Q:組織開発の取り組みに対して従業員の反発があったら?

組織開発の取り組みを進めていくと、「変化すること」に対して従業員から反発・抵抗が起きることがあります。しかし、このような反発や抵抗が起きるのは自然なことです。このようなときに必要なのは、まず対話です。対話を繰り返すことで、組織開発の捉え方に変化が起き、徐々に抵抗感が薄れていくものです。また、スモールスタートで進めることも有効です。「そんなことして意味あるの?」と考えている従業員でも、小さな成功体験をさせることで組織開発に取り組む意義が腹落ちするケースは多々あります。

Q:組織開発はコンサルティング会社に依頼すべき?

もちろん自社だけで組織開発に取り組むこともできますが、コンサルティング会社に依頼する企業も少なくありません。
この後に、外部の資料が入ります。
===== config.mk =====
export PLATFORM = sky130hd
export DESIGN_NAME = div_unit
export DESIGN_NICKNAME = d
export VERILOG_FILES = /design/src/rtl/div_unit.sv
export SDC_FILE = /design/constraint.sdc
export NUM_CORES = 1
export LEC_CHECK = 0
export BUFFER_PORTS_ARGS = -buffer_cell sky130_fd_sc_hd__buf_2
export CORE_MARGIN = 2
export CORE_UTILIZATION = 61
export CTS_BUF_LIST = sky130_fd_sc_hd__clkbuf_16
export CTS_CLUSTER_DIAMETER = 150
export DETAILED_ROUTE_END_ITERATION = 8
export GPL_TIMING_DRIVEN = 0
export PLACE_DENSITY = 0.82
export SYNTH_ARGS = -nofsm -noshare
export SYNTH_HDL_FRONTEND = slang
export SYNTH_SLANG_ARGS = --single-unit

===== constraint.sdc =====
create_clock -name clk -period 11.55 [get_ports clk]
set_input_delay 3.465 -clock clk [delete_from_list [all_inputs] [get_ports clk]]
set_output_delay 3.465 -clock clk [all_outputs]
set_load 0.05 [all_outputs]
コンサルティング会社に依頼するメリットとしては、専門的な知見・ノウハウを活用できることや、他社との相対化を行なうことで社員や経営に対して客観的な視点で報告することが可能になることなどが挙げられます。とはいえ、当然少なくないコストがかかりますのでこのような良し悪しを踏まえたうえで依頼を検討してみるのも良いのではないでしょうか。